Previous literature demonstrates that surgical proficiency correlates with clinical outcomes16 and that instrument-tissue forces can act as a measure of surgical performance.3,4,17,18 Quantitative metrics for surgical performance such as morbidity or mortality are surrogate measures and subject to bias by confounding parameters not necessarily related to surgical skill.19 Furthermore, surgical simulation demonstrates that >50% of errors by surgical trainees are attributable to excessive force.20 Previous instruments to detect intraoperative forces include bipolar forceps3 or a blunt surgical dissector.7 Numerous robotic force measurement devices exist, but they are large, highly complex, and costly.21 Our sensorised glove provides an innovative solution to measure intraoperative forces that can be adapted pan-specialty and applied to all surgical procedures. This will create a platform to measure forces during operations and will provide quantitative feedback for surgeons and trainees.
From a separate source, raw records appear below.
File: config.mk
export PLATFORM = sky130hd
export DESIGN_NAME = adc_ctl
export DESIGN_NICKNAME = d
export VERILOG_FILES = /design/src/core/adc_ctl_pkg.sv /design/src/core/adc_ctl.sv /design/src/core/adc_ctl_timer.sv
export VERILOG_INCLUDE_DIRS = /design/src /design/src/core
export SDC_FILE = /design/constraint.sdc
export NUM_CORES = 1
export LEC_CHECK = 0
export BUFFER_PORTS_ARGS = -buffer_cell sky130_fd_sc_hd__buf_4
export CAP_MARGIN = 20
export CORE_AREA = 2 2 97 99
export CTS_CLUSTER_SIZE = 40
export DETAILED_ROUTE_END_ITERATION = 8
export DIE_AREA = 0 0 99 101
export PLACE_DENSITY_LB_ADDON = 0.12
export SLEW_MARGIN = 20
export SYNTH_ARGS = -nofsm -noshare
export SYNTH_HDL_FRONTEND = slang
export SYNTH_SLANG_ARGS = --single-unit
File: constraint.sdc
create_clock -name clk -period 2 [get_ports clk]
set_input_delay 0.2 -clock clk [delete_from_list [all_inputs] [get_ports clk]]
set_output_delay 0.2 -clock clk [all_outputs]
set_load 0.01 [all_outputs]
File: src/core/adc_ctl_defines.svh
/*
 * Register offsets, field positions, reset values and timing counts of the
 * converter control block. Assumes a 20 MHz system clock.
 */
`ifndef ADC_CTL_DEFINES_SVH
`define ADC_CTL_DEFINES_SVH

`define OFS_CHANNEL_SETUP 6'h00
`define OFS_CONVERSION_RESULT 6'h02
`define OFS_CONVERSION_FLAGS 6'h05
`define OFS_START_TRIGGER 6'h07
`define OFS_IRQ_VECTOR 6'h09
`define BIT_AUTO_SETTLE 7
`define BIT_PIPELINE 8
`define FLAG_SETTLE 0
`define FLAG_BUSY 1
`define VECTOR_RESET 7'h00
`define CLK_HZ 20000000
`define SETTLE_TIME_NS 10000
`define SETTLE_CYCLES ((`SETTLE_TIME_NS * (`CLK_HZ / 1000000) + 999) / 1000)
`define CONVERT_TIME_NS 8000
`define CONVERT_CYCLES ((`CONVERT_TIME_NS * (`CLK_HZ / 1000000) + 999) / 1000)

`endif

File: src/core/adc_ctl_pkg.sv
/*
 * Types of the converter control block. Constants live in the defines header.
 */
package adc_ctl_pkg;

  typedef struct packed {
    logic sel;
    logic rd;
    logic wr;
    logic iack;
    logic [5:0] addr;
    logic [15:0] wdata;
  } bus_req_type;

  typedef struct packed {
    logic ack;
    logic [15:0] rdata;
  } bus_rsp_type;

  typedef enum logic [1:0] {
    CONV_IDLE,
    CONV_WAIT_SETTLE,
    CONV_RUN
  } conv_state_type;

endpackage : adc_ctl_pkg

File: src/core/adc_ctl.sv
/*
 * Register-side control of a 16-channel 16-bit converter on an IndustryPack
 * style register port: result, status, start trigger and interrupt vector.
 * Assumes the bus signals come from logic on clk, one strobe per access, and
 * that the converter sample is stable on adc_sample when the conversion count runs out.
 */
// Behaviour
// - Bipolar variants present the result as two's complement.
// - Unipolar variants present the result as straight binary.
// - Result at offset 0x02 is valid only while busy reads zero.
// - Status bit 1 is busy; in auto mode covers settling and conversion.
// - Status bit 0 is settling busy; upper status bits are undefined.
// - In normal mode a write to offset 0x07 while idle starts a conversion.
// - Start writes while busy are ignored, never queued.
// - Two interrupt sources, settling done and data ready, share one vector.
// - An acknowledge cycle clears the pending interrupt.
// - Vector bits 7:1 are software read/write, reset to zero.
// - Acknowledge bit 0 is one for settling done, zero for data ready.
// - Ordinary reads of the vector return zero in bit 0.
// - Settling done request fires on settle busy falling, normal mode only.
// - Data ready request fires on busy falling.
// - Setup bit 7 selects auto settling, bit 8 selects pipeline.
// - Pipeline mode loads the previous conversion result during the current one.
// - Auto mode setup write outside a running conversion starts conversion after the settling time.
`timescale 1ns/1ns
`include "adc_ctl_defines.svh"

module adc_ctl #(
  parameter bit BIPOLAR = 1'b1,
  parameter int SETTLE_CYCLES = `SETTLE_CYCLES,
  parameter int CONVERT_CYCLES = `CONVERT_CYCLES
) (
  // Clock and reset.
  input wire logic clk,
  input wire logic srst,
  // Register port.
  input wire adc_ctl_pkg::bus_req_type bus_req,
  output adc_ctl_pkg::bus_rsp_type bus_rsp,
  // Converter sample, offset binary from the converter core.
  input wire logic [15:0] adc_sample,
  // Converter start pulse.
  output logic adc_start,
  // Setup fields for the analog front end.
  output logic [8:0] channel_setup,
  // Interrupt requests, active low.
  output logic intreq0_n,
  output logic intreq1_n
);

  localparam int TW = 12;

  typedef struct packed {
    adc_ctl_pkg::conv_state_type conv;
    logic [8:0] setup;
    logic [15:0] result;
    logic [15:0] last_sample;
    logic [6:0] vector;
    logic settle_prev;
    logic busy_prev;
    logic req_settle;
    logic req_data;
    logic start;
    adc_ctl_pkg::bus_rsp_type rsp;
  } ctl_state_type;

  ctl_state_type state_reg;
  ctl_state_type state_next;

  logic settle_load;
  logic conv_load;
  logic settle_run;
  logic conv_run;
  logic busy;

  // Converts the converter's offset binary into the variant's coding.
  function automatic logic [15:0] code_sample(input logic [15:0] raw);
    if (BIPOLAR) begin
      code_sample = {~raw[15], raw[14:0]};
    end else begin
      code_sample = raw;
    end
  endfunction : code_sample

  function automatic logic hit(input adc_ctl_pkg::bus_req_type r, input logic [5:0] ofs);
    hit = r.sel && (r.addr == ofs);
  endfunction : hit

  adc_ctl_timer #(.WIDTH(TW)) settle_timer (
    .clk(clk),
    .srst(srst),
    .load(settle_load),
    .count(TW'(SETTLE_CYCLES)),
    .running(settle_run)
  );

  adc_ctl_timer #(.WIDTH(TW)) conv_timer (
    .clk(clk),
    .srst(srst),
    .load(conv_load),
    .count(TW'(CONVERT_CYCLES)),
    .running(conv_run)
  );

  // Busy spans the settling wait in auto mode as well as the conversion.
  assign busy = (state_reg.conv != adc_ctl_pkg::CONV_IDLE);

  always_comb begin
    logic setup_wr;
    logic start_wr;
    logic conv_go;
    logic [15:0] coded;
    setup_wr = hit(bus_req, `OFS_CHANNEL_SETUP) && bus_req.wr;
    start_wr = hit(bus_req, `OFS_START_TRIGGER) && bus_req.wr;
    conv_go = 1'b0;
    coded = code_sample(adc_sample);
    state_next = state_reg;
    state_next.start = 1'b0;
    state_next.rsp.ack = 1'b0;
    state_next.settle_prev = settle_run;
    state_next.busy_prev = busy;
    settle_load = 1'b0;

    if (setup_wr) begin
      state_next.setup = bus_req.wdata[8:0];
      settle_load = 1'b1;
    end

    unique case (state_reg.conv)
      adc_ctl_pkg::CONV_IDLE: begin
        if (setup_wr && bus_req.wdata[`BIT_AUTO_SETTLE]) begin
          state_next.conv = adc_ctl_pkg::CONV_WAIT_SETTLE;
        end else if (start_wr && !state_reg.setup[`BIT_AUTO_SETTLE]) begin
          conv_go = 1'b1;
        end
      end
      adc_ctl_pkg::CONV_WAIT_SETTLE: begin
        if (!settle_run && !settle_load) begin
          conv_go = 1'b1;
        end
      end
      adc_ctl_pkg::CONV_RUN: begin
        // Start writes here fall through untouched.
        if (!conv_run && !state_reg.start) begin
          state_next.conv = adc_ctl_pkg::CONV_IDLE;
          state_next.last_sample = coded;
          if (!state_reg.setup[`BIT_PIPELINE]) begin
            state_next.result = coded;
          end
        end
      end
    endcase

    if (conv_go) begin
      state_next.conv = adc_ctl_pkg::CONV_RUN;
      state_next.start = 1'b1;
      if (state_reg.setup[`BIT_PIPELINE]) begin
        state_next.result = state_reg.last_sample;
      end
    end

    if (hit(bus_req, `OFS_IRQ_VECTOR) && bus_req.wr && !bus_req.iack) begin
      state_next.vector = bus_req.wdata[7:1];
    end

    // Acknowledge serves the settling request first when both pend.
    if (bus_req.sel && bus_req.iack) begin
      state_next.rsp.ack = 1'b1;
      if (state_reg.req_settle) begin
        state_next.rsp.rdata = {8'h00, state_reg.vector, 1'b1};
        state_next.req_settle = 1'b0;
      end else begin
        state_next.rsp.rdata = {8'h00, state_reg.vector, 1'b0};
        state_next.req_data = 1'b0;
      end
    end else if (bus_req.sel && (bus_req.rd || bus_req.wr)) begin
      state_next.rsp.ack = 1'b1;
      state_next.rsp.rdata = 16'h0000;
      if (bus_req.rd) begin
        unique case (bus_req.addr)
          `OFS_CHANNEL_SETUP: state_next.rsp.rdata = {7'h00, state_reg.setup};
          `OFS_CONVERSION_RESULT: state_next.rsp.rdata = state_reg.result;
          `OFS_CONVERSION_FLAGS: state_next.rsp.rdata = {14'h0000, busy, settle_run};
          `OFS_IRQ_VECTOR: state_next.rsp.rdata = {8'h00, state_reg.vector, 1'b0};
          default: state_next.rsp.rdata = 16'h0000;
        endcase
      end
    end

    // Event sets win over a clearing acknowledge in the same cycle.
    if (state_reg.settle_prev && !settle_run && !state_reg.setup[`BIT_AUTO_SETTLE]) begin
      state_next.req_settle = 1'b1;
    end
    if (state_reg.busy_prev && !busy) begin
      state_next.req_data = 1'b1;
    end
  end

  assign conv_load = state_next.start;

  always_ff @(posedge clk) begin
    if (srst) begin
      state_reg <= '0;
      state_reg.vector <= `VECTOR_RESET;
    end else begin
      state_reg <= state_next;
    end
  end

  assign bus_rsp = state_reg.rsp;
  assign adc_start = state_reg.start;
  assign channel_setup = state_reg.setup;
  assign intreq0_n = ~state_reg.req_data;
  assign intreq1_n = ~state_reg.req_settle;

endmodule : adc_ctl

File: src/core/adc_ctl_timer.sv
/*
 * Down counter used for settling and conversion timing.
 * Assumes load has priority over counting and one clock domain.
 */
`timescale 1ns/1ns

module adc_ctl_timer #(
  parameter int WIDTH = 12
) (
  // Clock and reset.
  input wire logic clk,
  input wire logic srst,
  // Control.
  input wire logic load,
  input wire logic [WIDTH-1:0] count,
  // Status.
  output logic running
);

  typedef struct packed {
    logic [WIDTH-1:0] cnt;
  } timer_state_type;

  timer_state_type state_reg;
  timer_state_type state_next;

  always_comb begin
    state_next = state_reg;
    if (load) begin
      state_next.cnt = count;
    end else if (state_reg.cnt != '0) begin
      state_next.cnt = state_reg.cnt - 1'b1;
    end
  end

  always_ff @(posedge clk) begin
    if (srst) begin
      state_reg <= '0;
    end else begin
      state_reg <= state_next;
    end
  end

  assign running = (state_reg.cnt != '0);

endmodule : adc_ctl_timer

Word level (Yosys, flattened, before mapping)
Cells that the tools add are included.
W data, S select, Z words.
{"block": "classes", "n_addsub": 2, "n_eq_ne": 11, "muxes": 28, "bitwise": 3, "n_reduce_logical": 43}
{"operator": "$mux W16", "n": 4}
{"operator": "$mux W32", "n": 2}
{"operator": "$pmux W16 S4", "n": 1}
{"operator": "$mux W17", "n": 2}
{"operator": "$mux W8", "n": 4}
{"operator": "$reduce_bool A12 Y1", "n": 2}
{"operator": "$sub A12 B1 Y12 const B", "n": 2}
{"operator": "$logic_and A1 B1 Y1", "n": 16}
{"operator": "$reduce_bool A2 Y1", "n": 7}
{"operator": "$eq A6 B3 Y1 const B", "n": 2}
{"operator": "$mux W1", "n": 9}
{"operator": "$mux W2", "n": 4}
{"operator": "$logic_not A1 Y1", "n": 7}
{"operator": "$eq A6 B2 Y1 const B", "n": 1}
{"operator": "$eq A6 B4 Y1 const B", "n": 1}
{"operator": "$logic_not A6 Y1", "n": 1}
{"operator": "$ne A3 B3 Y1 const B", "n": 2}
{"operator": "$reduce_and A3 Y1", "n": 2}
{"operator": "$reduce_or A2 Y1", "n": 3}
{"operator": "$ne A2 B2 Y1 const B", "n": 2}
{"operator": "$pmux W2 S2", "n": 1}
{"operator": "$reduce_and A2 Y1", "n": 2}
{"operator": "$not A1 Y1", "n": 3}
{"operator": "$reduce_bool A3 Y1", "n": 1}
{"operator": "6 further kinds", "n": 6}
{"block": "word_totals", "ff_bits": 96, "input_bits": 44, "word_cells": 104}

Depth between registers and ports, before layout
{"block": "depth", "depth_word": 10, "mapped_depth": 9, "mapped_depth_nobuf": 7}

Hierarchy
A second synthesis with hierarchy kept.
{"block": "hier_totals", "hier_cells": 544, "area_unflattened_um2": 4664.5}
{"module": "adc_ctl", "n_inst": 1, "cells_each": 374, "area_per_inst_um2": 3280.6, "seq_area_each_um2": 1441.4}
{"module": "adc_ctl_timer", "n_inst": 2, "cells_each": 85, "area_per_inst_um2": 691.9, "seq_area_each_um2": 240.2}

Least setup slack after synthesis
Ideal clock, no wire load.
{"block": "synth_path", "kind": "flip-flop to flip-flop", "from": "register settle_timer.state_reg[0] (netlist bit)", "to": "register state_reg[55] (netlist bit)", "setup_ns": 0.086, "t_arrival_ns": 1.918, "t_required_ns": 1.914, "setup_slack_ns": -0.004, "path_stages_with_launch": 8, "path_cell_list": "dfxtp_1 inv_1 ha_1 nor4b_1 nand3_1 o32a_1 buf_1 a211oi_1"}
{"block": "synth_between", "elab_chain_cells": 6}
{"element": "start, declared", "line": "adc_ctl_timer.sv:24", "source": "timer_state_type state_reg;"}
{"element": "start signal, assigned", "line": "adc_ctl_timer.sv:40", "source": "state_reg <= state_next;"}
{"element": "$reduce_bool A12 Y1", "line": "adc_ctl_timer.sv:44", "source": "assign running = (state_reg.cnt != '0);"}
{"element": "$logic_not A1 Y1", "line": "adc_ctl.sv:137", "source": "if (!settle_run && !settle_load) begin"}
{"element": "$logic_and A1 B1 Y1", "line": "adc_ctl.sv:137"}
{"element": "$mux W1", "line": "adc_ctl.sv:137"}
{"element": "$pmux W1 S2", "line": "adc_ctl.sv:128", "source": "unique case (state_reg.conv)"}
{"element": "$mux W16", "line": "adc_ctl.sv:153", "source": "if (conv_go) begin"}
{"element": "end signal, assigned", "line": "adc_ctl.sv:205", "source": "state_reg <= state_next;"}
{"element": "end, declared", "line": "adc_ctl.sv:66", "source": "ctl_state_type state_reg;"}
No other way between the ends.
A chain may end at the register's enable or synchronous reset.

Worst setup path after layout
{"block": "layout_path", "from": "register conv_timer.state_reg[1] (netlist bit)", "to": "register conv_timer.state_reg[10] (netlist bit)"}
{"block": "layout_between", "elab_chain_cells": 1, "word_cells_on_any_way": 2}
{"element": "start, declared", "line": "adc_ctl_timer.sv:24"}
{"element": "start signal, assigned", "line": "adc_ctl_timer.sv:40"}
{"element": "$sub A12 B1 Y12 / $reduce_bool A12 Y1 (equally long branches)", "line": "adc_ctl_timer.sv:32, adc_ctl_timer.sv:31"}
Several ways; a longest one is shown, not always the timed one.

==> key figures <==
Synth
  • Post-synth ARST share: 0%
  • EDFF count, synth: 0
  • Average footprint of a synthesized cell: 9.04 um^2
  • Post-Synthesis Cells: 479
  • Area contributors post-synth: sky130_fd_sc_hd__dfxtp_1 44%, sky130_fd_sc_hd__mux2i_1 9.5%, sky130_fd_sc_hd__nor2_1 6.4%
  • Portion of synthesized cell area occupied by the leading cell type: 44.4%
  • Cell Area, Synth: 4330 um^2
  • Number of warning messages in the yosys log: 0
  • Main synth FF type: sky130_fd_sc_hd__dfxtp_1
  • Sequential-to-total area share from yosys stat: 44.4%
  • Synth area leader: sky130_fd_sc_hd__dfxtp_1
  • Yosys cell types: 49
  • Post-Syn Nets: 527
  • Number of flip-flops and latches in the synthesized netlist: 96

Placed design
  • Final weighted congestion in routability-driven placement: about 0.86
  • Hpwl dp: ~7300 um
  • Placement Setup Slack: -0.0552 ns
  • Quantity of I/O buffers inserted on ports: 65

Routing
  • Routed wire length per instance: 16.1 um
  • Overall via count from detail_route: 3670
  • Number of nets with antenna violations after detailed routing: 0
  • Vias per cell: 5.58
  • Final wirelength: 10600 um
  • Residual DRC: 0
  • First DRT Iteration DRCs: roughly 180
  • Detailed-routing iteration count for the pre-antenna-repair pass: 4

Hold path
  • Worst min-delay path class: in -> reg

Finish
  • Post-layout net count: approximately 600
  • Most used cells in the layout excluding fill and tap cells: 103 x sky130_fd_sc_hd__buf_4, 94 x sky130_fd_sc_hd__dfxtp_1, 74 x sky130_fd_sc_hd__nor2_1
  • Fill count: around 820
  • Share of final-layout standard cells stronger than drive strength 1: 26.0%
  • Synthesis-to-finish area growth: 21.7%
  • Ant. Diodes: 0
  • Core occupancy in the finished layout: 58.7%
  • Number of flip-flops under the largest register name: 45
  • Most frequent standard cell in the layout excluding fill and tap cells: sky130_fd_sc_hd__buf_4

Global routing
  • Aggregate global-route resource usage: 21.6%
  • Wire length of the first global-routing pass: 17300 um
  • Overflow left after global routing: 0
  • Number of global-route vias before repair: 3479
  • Antenna violations before repair: 0
  • Pin count of the biggest net entering global routing: 44

Floorplan
  • Die Span X: 99 um
  • Num rows: 35
  • Starting density of the core: 48.2%
  • Die Footprint: roughly 10000 um^2
  • Die H: approximately 100 um
  • Io pins: between 70 and 80
  • Core box area: ~9000 um^2

Timing
  • Worst-case headroom to the max-slew limit: 71.0%
  • Post-route minimum period: 1.96 ns
  • Portion of the clock cycle consumed by the worst path in the final layout: 97.9%
  • Post-route setup slack: 0.0423 ns
  • Maximum achievable frequency: approximately 0.51 GHz
  • Setup tns final: 0 ns
  • Clock Skews: 0.0200 ns
  • Final number of hold-violating endpoints: 0
  • RSZ-0062 raised after global routing: yes
  • Slew Viols, Final: 0
  • Transition time at the pin with the least slew margin: 0.435 ns
  • Final hold slack: 0.0783 ns
  • Final setup fails: 0

Flow run
  • Maxcap violations: 0

CTS
  • Count of H-tree levels built during CTS: 3
  • Cell chosen for the clock root: sky130_fd_sc_hd__clkbuf_8
  • Total number of clock tree sinks: 96
  • Post-CTS clock slew at the launch and capture registers of the worst setup and hold paths: 0.10 ns
  • TritonCTS clock tree: yes
  • Total clock buffers created by CTS: 9
  • Clock latency reported for the late side of the worst-skew pair: 0.36 ns
  • Buffers from clock root to sink, at most: 2

Power and ir drop
  • Leakage power total: ~2.3 nW
  • Power per Cell Area: 1090 nW/um^2
  • Max VDD drop: 526 uV
  • Overall power after layout: 0.00574 W

Setup path
  • Data arrival at the endpoint of the critical path: between 2 and 2.5 ns
  • Required time at the endpoint of the critical path: 2.25 ns
  • Endpoint kind of the worst setup timing path: flop
  • Maximum fanout along the worst path: 2
  • Kind of start point of the critical path: flop
  • Startpoint-to-endpoint class of the critical path: reg -> reg

Status
  • Result of the run: completed
synthesized netlist by cell type (5+ instances only):
library cell / count
sky130_fd_sc_hd__nor4_1: 11
sky130_fd_sc_hd__buf_4: 26
sky130_fd_sc_hd__clkbuf_1: 16
sky130_fd_sc_hd__buf_2: 6
sky130_fd_sc_hd__nor2_1: 74
sky130_fd_sc_hd__a22oi_1: 16
sky130_fd_sc_hd__xor2_1: 7
sky130_fd_sc_hd__nor4b_1: 5
sky130_fd_sc_hd__a21oi_1: 25
sky130_fd_sc_hd__dfxtp_1: 96
sky130_fd_sc_hd__o22ai_1: 8
sky130_fd_sc_hd__inv_1: 9
sky130_fd_sc_hd__xnor2_1: 6
sky130_fd_sc_hd__nand3_1: 5
sky130_fd_sc_hd__or3_1: 6
sky130_fd_sc_hd__nand2_1: 33
sky130_fd_sc_hd__a211oi_1: 17
sky130_fd_sc_hd__a222oi_1: 6
sky130_fd_sc_hd__mux2i_1: 41
sky130_fd_sc_hd__nor3_1: 7
final cells by class:
cell class	count	area, um^2	share of cell area (%)
clock buffer	9	124	2.35
clock inverter	7	101	1.92
inverter	9	33.8	0.641
multi-input combinational	322	2150	40.9
sequential	96	1920	36.5
tap	111	139	2.64
timing repair buffer	104	793	15.1
critical path, cell delays in order, from the launching register on:
cell,delay [ns]
sky130_fd_sc_hd__dfxtp_2,0.34
sky130_fd_sc_hd__inv_2,0.08
sky130_fd_sc_hd__ha_4,0.13
sky130_fd_sc_hd__or3b_4,0.37
sky130_fd_sc_hd__or3_4,0.40
sky130_fd_sc_hd__buf_4,0.15
sky130_fd_sc_hd__nor3_2,0.13
sky130_fd_sc_hd__mux2i_1,0.20
sky130_fd_sc_hd__nor2_1,0.05
path summary, 6_finish.rpt:
path | startpoint | endpoint | slack [ns] | cells past startpoint
min | bus_req[3] | state_reg[24] | 0.08 | 3
max reg2reg | conv_timer.state_reg[1] | conv_timer.state_reg[10] | 0.04 | 8
max | conv_timer.state_reg[1] | conv_timer.state_reg[10] | 0.04 | 8
min reg2reg | state_reg[20] | state_reg[18] | 0.44 | 2
where the power goes:
part           internal, W  switching [W]  total, W  leakage (nW)
sequential         0.00212       0.000210   0.00233         0.779
clock             0.000715       0.000703   0.00142         0.106
combinational      0.00102       0.000980   0.00200          1.39
per-stage QoR:
step	area [um^2]	cells
finish	5270	658
global route	5270	658
detailed placement	4960	640
global placement	4960	640
floorplan	4330	479
CTS	5190	656
repair_timing:
item	CTS	global route
buffers inserted	0	2
hold buffers	0	0
setup endpoints to repair	5	22
pin swaps	0	5
resized for setup	2	14
per-layer routing:
metal	track usage, %	up-vias	share of wire [%]
met5	0	-	0
met4	4.43	0	0.48
met3	4.65	4	4.7
met2	36.7	74	50
met1	28.4	1766	45
li1	-	1826	-
cells by family (layout without fill, tap and decap cells):
family | after synthesis | count (layout) | synth area share (%)
AOI/OAI and AO/OA | 90 | 90 | 14.6
xor gates and xnor gates | 13 | 13 | 2.63
adders and majority gates | 4 | 4 | 1.16
buffers and inverters | 61 | 129 | 7.72
DFF | 96 | 96 | 44.4
muxes | 41 | 41 | 9.48
and+or+nand+nor | 174 | 174 | 20.0
No activity file was read; power rests on OpenSTA's default activity.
The strengths of this study include the strong multidisciplinary approach and collaboration between neurosurgeons and nanoengineers. This yielded iterative improvement in technical aspects and provided a simulated realistic environment to answer and explore appropriate clinical questions. The robust methodology from development of the glove, laboratory experiment, and preclinical grape dissection task provides a logical innovation process. Furthermore, the simulated task is surgically relevant, previously validated, and provides useful force data that can be incorporated into future studies. A limitation is related to the piezoresistive sensor. Because this is a newly developed device, the sensor might not be optimally placed to measure all forces for all instruments. Furthermore, our sensor was located at a single point on the surgical glove (Figure 1D). However, over time and through iterative improvement, the sensor placement will be optimized. For example, a body-mounted sensor could be constructed to reduce the need to be connected to a fixed device by wire. In addition, it is unclear whether the profile of the sensors can impair the haptic feedback for the operating surgeon, which could interfere with a real-world operation. Although the grape dissection task was a useful starting point, it is low fidelity and does not simulate complications, which, in real life, might lead to increased force exertion as the operating surgeon is under pressure. Therefore, further work could use the smart gloves in high-fidelity simulation models to increase the validity of the findings.
This relates to sensor design, task, and translation. We will modify the sensor to make it smaller and thinner. Efficient packaging of electrical interconnects will improve glove manoeuvrability. This proof-of-concept study holds strong potential that needs further development using higher fidelity models with more neurosurgical-focused tasks. Translation into sensor-embedded “traditional” surgical gloves and performing surgical tasks on patients is planned as future steps to aid in broader neurosurgical interventions.
We developed a sensorised surgical glove to detect forces across 0 to 10 N. The sensorised glove detected a significant difference between experts and novices during a surgical task. The sensorised glove provides a mechanism to produce real-time data to optimize intraoperative forces and improve patient safety. Force analysis can be used as an adjunct to surgical training and assessment. The sensorised glove has potential applications within neurosurgery and other surgical specialties because it can integrate into existing operative workflow.